At the affordable end of the scale are the EpiqVision Flex CO-W01 and CO-FH02. Both are portable, in the sense that they're small and light, but neither have built-in batteries. Both have a claimed 3,000 lumens of brightness. For comparison, the $550 Anker Mars II Pro portable projector that we like has around 500 lumens. The two Epsons are positioned as projectors you can use for a weekend movie night, but also in the office. Both have small built-in speakers.

The biggest difference is the resolution. The CO-W01 has 1,280x800-pixel resolution while the CO-FH02 has 1080p resolution. In addition, the FH02 has Android TV built in, which should make streaming easier.
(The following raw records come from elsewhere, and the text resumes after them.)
This is an optimization exercise on Yosys and OpenROAD, whose aim is small area, not a production implementation. Function was checked by simulation only, so behaviour that the tests miss may differ from the original. Power is estimated from default activity; no workload was simulated.

// running_mean_stddev
module running_mean_stddev #(
    parameter int MAX_COUNT   = 65536,
    parameter int FRAC_BITS   = 16
) (
    input  logic        aclk,
    input  logic        aresetn,
    input  logic        s_axis_tvalid,
    output logic        s_axis_tready,
    input  logic [15:0] s_axis_tdata,    
    input  logic        s_axis_tlast,
    output logic        m_axis_tvalid,
    input  logic        m_axis_tready,
    output logic [87:0] m_axis_tdata,    
    input  logic        psel,
    input  logic        penable,
    input  logic        pwrite,
    input  logic [1:0]  paddr,
    input  logic [31:0] pwdata,
    output logic [31:0] prdata,
    output logic        pready
);
Size: ~2100 cells after synthesis, about 21000 µm² of cells after synthesis.
clock: 11.0 ns
lec_check: 0
cap_margin: 20
core_margin: 2
core_utilization: 60
slew_margin: 20
standard.sh (not shown) runs the stock make flow with config.mk's settings and CLKGATE_MAP_FILE= SYNTH_SCRIPT=/design/flow/synth_recipe.tcl, a recipe that flattens the netlist after the stock synthesis.
==> flow/flow/run.sh <==
#!/bin/bash
# The standard layout (standard.sh) with three changes:
#  - after the standard synthesis, flow/invopt.py removes inverters around the
#    full adders (a full adder is self-dual; registers and other cells stay);
#  - each port's buffer is the smallest buffer cell (every port still gets its
#    own buffer);
#  - clock tree synthesis inserts no dummy loads.
# Logs here: synth_make.log, invopt.log, flow_make.log; each tool's full log
# is under orfs/logs/.
set -euo pipefail
RES="$PWD/orfs/results/$FLOW_PLATFORM/running_mean_stddev/base"
bash standard.sh "$RES/1_2_yosys.v" > synth_make.log 2>&1
cp "$RES/1_2_yosys.v" "$RES/1_2_yosys.std.v"
python3 flow/invopt.py "$RES/1_2_yosys.std.v" "$RES/1_2_yosys.opt.v" > invopt.log 2>&1
cp "$RES/1_2_yosys.opt.v" "$RES/1_2_yosys.v"
export BUFFER_PORTS_ARGS="-buffer_cell sky130_fd_sc_hd__buf_1"
export CTS_ARGS="-sink_clustering_enable -repair_clock_nets -dont_use_dummy_load -buf_list sky130_fd_sc_hd__clkbuf_8 -sink_clustering_size 20 -sink_clustering_max_diameter 60"
bash standard.sh finish > flow_make.log 2>&1
Other scripts of this flow, unchanged in this note and not shown: flow/flow/invopt.py
==> next run, changes <==
--- a/flow/flow/run.sh
+++ b/flow/flow/run.sh
@@ -17 +17 @@
-export CTS_ARGS="-sink_clustering_enable -repair_clock_nets -dont_use_dummy_load -buf_list sky130_fd_sc_hd__clkbuf_8 -sink_clustering_size 20 -sink_clustering_max_diameter 60"
+export CTS_ARGS="-sink_clustering_enable -repair_clock_nets -dont_use_dummy_load -buf_list sky130_fd_sc_hd__clkbuf_8 -sink_clustering_size 16 -sink_clustering_max_diameter 50"
CORE_UTILIZATION = 40   (was 60)
Result: The new run ran to the end with no violations. Hold slack degrades by 0.025 ns. Clock skew hardly moves. Utilization came out lower by 21 points. Non-clock buffer count came out lower by 6. Synthesized cell count does not change. Power came out higher slightly. Register-to-register slack improves by 0.17 ns. Final area came out higher slightly. Combinational power stays flat. Global-route usage came out lower by 9.5 points. Wire length came out higher by a few percent.
From an optimization exercise on the open Yosys and OpenROAD flow, aimed at small area and a short achievable clock period; shortcuts taken in it are not production practice.

== rev 12 ==
// fpu_top
module fpu_top
(
   input  logic        Clk_CI,
   input  logic        Rst_RBI,
   input  logic        enable,
   input  logic [31:0] operand_a,
   input  logic [31:0] operand_b,
   input  logic [1:0]  op,
   output logic [31:0] result,
   output logic        valid,
   output logic        of,
   output logic        uf,
   output logic        zero,
   output logic        ix,
   output logic        iv,
   output logic        inf
);
==> flow/config.mk <==
export PLATFORM = sky130hd
export DESIGN_NAME = fpu_top
export DESIGN_NICKNAME = fpu_top
export VERILOG_FILES = /design/flow/design.v
export SDC_FILE = /design/flow/constraint.sdc
export NUM_CORES = 4
export LEC_CHECK = 0
export CAP_MARGIN = 20
export CORE_MARGIN = 2
export CORE_UTILIZATION = 50
export SLEW_MARGIN = 20
export SYNTH_HIERARCHICAL = 1
==> flow/constraint.sdc <==
create_clock -name core_clock -period 18.0 [get_ports {Clk_CI}]
set_input_delay 3.6000 -clock core_clock [delete_from_list [all_inputs] [get_ports {Clk_CI}]]
set_output_delay 3.6000 -clock core_clock [all_outputs]
set_load 0.01 [all_outputs]
standard.sh (not shown) runs the stock make flow with config.mk's settings and CLKGATE_MAP_FILE= SYNTH_SCRIPT=/design/flow/synth_recipe.tcl, a recipe that flattens the netlist after the stock synthesis.
==> flow/flow/run.sh <==
#!/bin/bash
# The standard layout (standard.sh) with two changes in how it is made:
#  - ports are buffered with buf_2 rather than the default port buffer;
#  - timing repair aims past the clock period: repair_timing's setup margin is
#    raised so that the resizer also works on paths that already meet it.
# The constraints (constraint.sdc, the clock period) are not changed.
set -o pipefail
export BUFFER_PORTS_ARGS="-buffer_cell sky130_fd_sc_hd__buf_2"
export SETUP_SLACK_MARGIN=11
bash standard.sh > standard.log 2>&1
Relative to rev 12, the following input files were edited for rev 13:
--- a/flow/design.v
+++ b/flow/design.v
@@ -33,12 +33,13 @@
 (
    input  logic [22:0] mant_big,     
    input  logic [23:0] mant_small,   
    input  logic [4:0]  shamt,        
    input  logic        sub,          
    input  logic        near,         
+   output logic        swapped,      
    input  logic [7:0]  exp_big,      
    output logic [25:0] t,            
    output logic        stk,          
    output logic [7:0]  e0,           
    output logic        g255,         
    output logic        g254,         
@@ -66,13 +67,20 @@
    assign t_far   = fshift ? {1'b0, sum[25:1]} : sum[27:2];
    assign stk_far = fshift ? sum[0] : (sum[1] | sum[0]);
    logic [24:0] diff;
    logic [4:0]  lz;
    logic [24:0] norm;
    logic [7:0]  e_near;
-   assign diff = {1'b1, mant_big, 1'b0} - (shamt[0] ? {1'b0, mant_small} : {mant_small, 1'b0});
+   logic [24:0] nb, ns;
+   logic [25:0] dab, dba;
+   assign nb  = {1'b1, mant_big, 1'b0};
+   assign ns  = shamt[0] ? {1'b0, mant_small} : {mant_small, 1'b0};
+   assign dab = {1'b0, nb} - {1'b0, ns};
+   assign dba = {1'b0, ns} - {1'b0, nb};
+   assign swapped = near & dab[25];
+   assign diff = dab[25] ? dba[24:0] : dab[24:0];
    logic [31:0] lzin;
    logic [15:0] v1;
    logic [15:0] c1;
    logic [7:0]  v2;
    logic [1:0]  c2 [8];
    logic [3:0]  v3;
@@ -1770,13 +1778,13 @@
    localparam logic [1:0] SP_INF  = 2'd2;
    localparam logic [1:0] SP_NAN  = 2'd3;
    logic        sa, sb, is_mul, is_sub, sbe;
    logic [7:0]  ea, eb;
    logic [22:0] fa, fb;
    logic        za, zb, maxa, maxb, nana, nanb, infa, infb;
-   logic        a_big, eq_mag;
+   logic        a_big, eq_mag, ssm_d;
    logic [8:0]  dab, dba;
    logic [7:0]  dexp;
    logic [4:0]  shamt_d;
    logic [1:0]  sp_d;
    logic        sign_d;
    logic [9:0]  exp_d;
@@ -1796,17 +1804,18 @@
    assign maxa = &ea;
    assign maxb = &eb;
    assign nana = maxa & (|fa);
    assign nanb = maxb & (|fb);
    assign infa = maxa & ~(|fa);
    assign infb = maxb & ~(|fb);
-   assign a_big  = {ea, fa} >= {eb, fb};
    assign eq_mag = {ea, fa} == {eb, fb};
    assign dab    = {1'b0, ea} - {1'b0, eb};
    assign dba    = {1'b0, eb} - {1'b0, ea};
+   assign a_big  = ~dab[8];
    assign dexp   = dab[8] ? dba[7:0] : dab[7:0];
+   assign ssm_d  = a_big ? sbe : sa;
    assign shamt_d = (|dexp[7:5]) ? 5'd31 : dexp[4:0];
    always_comb
    begin
       sp_d   = SP_NONE;
       sign_d = is_mul ? (sa ^ sb) : (a_big ? sa : sbe);
       if (nana | nanb | (is_mul ? ((infa & zb) | (za & infb)) : (infa & infb & (sa ^ sbe))))
@@ -1826,13 +1835,13 @@
    end
    assign exp_d = is_mul ? ({2'b00, ea} + {2'b00, eb} - 10'd127) : {2'b00, (a_big ? ea : eb)};
    assign mb_d  = a_big ? fa : fb;
    assign ms_d  = a_big ? (zb ? 23'd0 : fb) : (za ? 23'd0 : fa);
    assign hs_d  = a_big ? ~zb : ~za;
    logic        v1;
-   logic        mul1, sub1, near1, sign1, hs1;
+   logic        mul1, sub1, near1, sign1, ssm1, hs1;
    logic [1:0]  sp1;
    logic [9:0]  exp1;
    logic [4:0]  shamt1;
    logic [22:0] mb1, ms1;
    always_ff @(posedge Clk_CI, negedge Rst_RBI)
    begin
@@ -1844,12 +1853,13 @@
    always_ff @(posedge Clk_CI)
    begin
       mul1   <= is_mul;
       sub1   <= sa ^ sbe;
       near1  <= (sa ^ sbe) & (dexp[7:1] == 7'd0);
       sign1  <= sign_d;
+      ssm1   <= ssm_d;
       sp1    <= sp_d;
       exp1   <= exp_d;
       shamt1 <= shamt_d;
       mb1    <= mb_d;
       ms1    <= ms_d;
       hs1    <= hs_d;
@@ -1864,20 +1874,22 @@
    (
       .a (mb1),
       .b (ms1),
       .p (prod)
    );
    logic [7:0]  add_e0;
+   logic        add_swapped;
    logic        add_g255, add_g254, add_g253, add_l0, add_lm1, add_lm2;
    fpu_add_path add_path0
    (
       .mant_big   (mb1),
       .mant_small ({hs1, ms1}),
       .shamt      (shamt1),
       .sub        (sub1),
       .near       (near1),
+      .swapped    (add_swapped),
       .exp_big    (exp1[7:0]),
       .t          (add_t),
       .stk        (add_stk),
       .e0         (add_e0),
       .g255       (add_g255),
       .g254       (add_g254),
@@ -1922,13 +1934,13 @@
          v2 <= 1'b0;
       else
          v2 <= v1;
    end
    always_ff @(posedge Clk_CI)
    begin
-      sign2 <= sign1;
+      sign2 <= (~mul1 & (sp1 == SP_NONE) & add_swapped) ? ssm1 : sign1;
       sp2   <= sp1;
       ex2   <= ex_d;
       hi2   <= hi;
       t2    <= t_d[24:1];
       rl2   <= rnd_d & ~hi;
       rh2   <= rnd_d & hi;
[summary]
Comparing rev 12 and rev 13, the lower largest driver fanout on the critical path is on rev 13.
Summary of rev 13 over rev 12: global-route met1 utilization has decreased, signed area change from the synthesized netlist to the final layout went down, layout buffer count excluding clock buffers rose by 39.
[compare] base=rev 12 new=rev 13: mean number of vias per cell lower.
On final period utilization: rev 13 sits below rev 12.
As of rev 13, fmax had risen by a little under 10% compared to rev 12.
In terms of number of flops mapped to enable cells by yosys, rev 13 and rev 12 differ only marginally.
Cell area | rev 13 vs rev 12 | rev 13 larger
Summary of rev 13 over rev 12: multi-input logic cell count up 1.3%, number of max-cap violations about even.
Function was not checked in any run of this note: the RTL went through the layout flow alone.

## port drivers added, routing unchanged
The flow's constraints put no driver on any port. The routed layouts listed below were extracted and timed again, unchanged, in two steps. Step 1: set_driving_cell puts a clkbuf_16 on Clk_CI and a buf_2 on each other input, an assumption about the parent block. Step 2 times the ports against the registers' clock, not the clock port: input delays grow and output delays shrink by t, the midpoint of the rising clock arrivals with the driver on. a / b / c = ideal ports / drivers / drivers and shift; a / b = the first two.
| run | shift t [ns] | setup slack, ns | hold slack, ns | slew at the worst register clock pin (ns) | cell pins on the clock port's net |
|---|---|---|---|---|---|
| rev 12 | 0.536 | 10.504 / 10.504 / 10.504 | 0.349 / 0.349 / 0.349 | 0.06 / 0.06 | 1 |
| rev 13 | 0.508 | 11.053 / 11.053 / 10.864 | 0.349 / 0.349 / 0.349 | 0.06 / 0.06 | 1 |
After both steps setup and hold are still met in every run listed. The setup slack of rev 13, which loses most, moves by 0.000 ns with the drivers and by -0.189 ns with both steps.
I was somewhat unimpressed with one of the predecessors of these projectors. The Home Cinema 880 was bright but it had one of the worst contrast ratios I've measured, so the picture looked washed out. In some situations that might be OK, but for a little more money there were better overall options. Hopefully these two will have better image quality.

Ultra-ultra short throw

At the other end of the price scale is the LS800 4K ultra short throw projector. It improves upon Epson's previous UST projectors, the LS300 and LS500, and replaces the latter. UST projectors are designed to be placed close to the wall, as opposed to standard projectors, which need a longer throw distance. They're often bright and expensive.

A diagonal view of the Epson EpiqVision Ultra LS800W ultra short throw projector.

The new Epson EpiqVision Ultra LS800W ultra short throw projector.


The LS800 is no exception. It includes a new design, most notably lacking the pilothouse design of the LS500. Additionally, you can place the LS800 even closer to the wall or screen. Epson claims you can get a 100-inch image with the projector just 3.9 inches away. This is down from 10.5 with the LS300 and even farther with the 500.

Epson claims the LS800 is capable of putting out 4,000 lumens, which should make for some impressively bright images.

A diagonal view of a black Epson EpiqVision Ultra LS800 ultra short throw projector.

The 4,000-lumen LS800 also comes in black.


They've also spent effort improving the sound, enlisting Yamaha to help out. Inside is a 2.1 speaker layout, with a Yamaha DSP. The cabinet is still fairly small, so a good soundbar with subwoofer is still likely the best option if you have the space and budget.

We're not huge fans of UST projectors in general, not least for their high price, but also their compromises on performance. The LS800 is cheaper than the 4K LS500 it replaces, but still quite expensive. And while it's almost certainly bright, that's just one aspect of picture quality.  

Affordable(-ish) 4K

Saving the (likely) best for last, the new Home Cinema 2350 ($1,300) is a relatively inexpensive 4K projector and a step up from the HC 2250 we liked from last year. As the model number implies, this actually replaces that model. Epson says it can put out 2,800 lumens, so it's bound to be bright, though that's not surprising. Epson projectors are almost always plenty bright. There's also vertical lens shift and Android TV built in.

A diagonal view of the Epson HC 2350 4K projector.

The new 4K Epson new Home Cinema 2350.


The design is also a step in the right direction. Looks are subjective, of course, but there's a higher-end aesthetic to the HC 2350 compared to the 2250. But then, it is higher end. The 2250 was a bit overpriced at $1,000, and the 2350 is $300 more than that. In fairness, it is 4K and possibly a little brighter. So assuming it performs as well as the 2250 overall, plus has better detail since it's 4K not 1080p, the price is reasonable.

The 2350 is definitely the one I'm most interested in testing, which is why we'll be reviewing it soon. It's available for preorder now and shipping soon.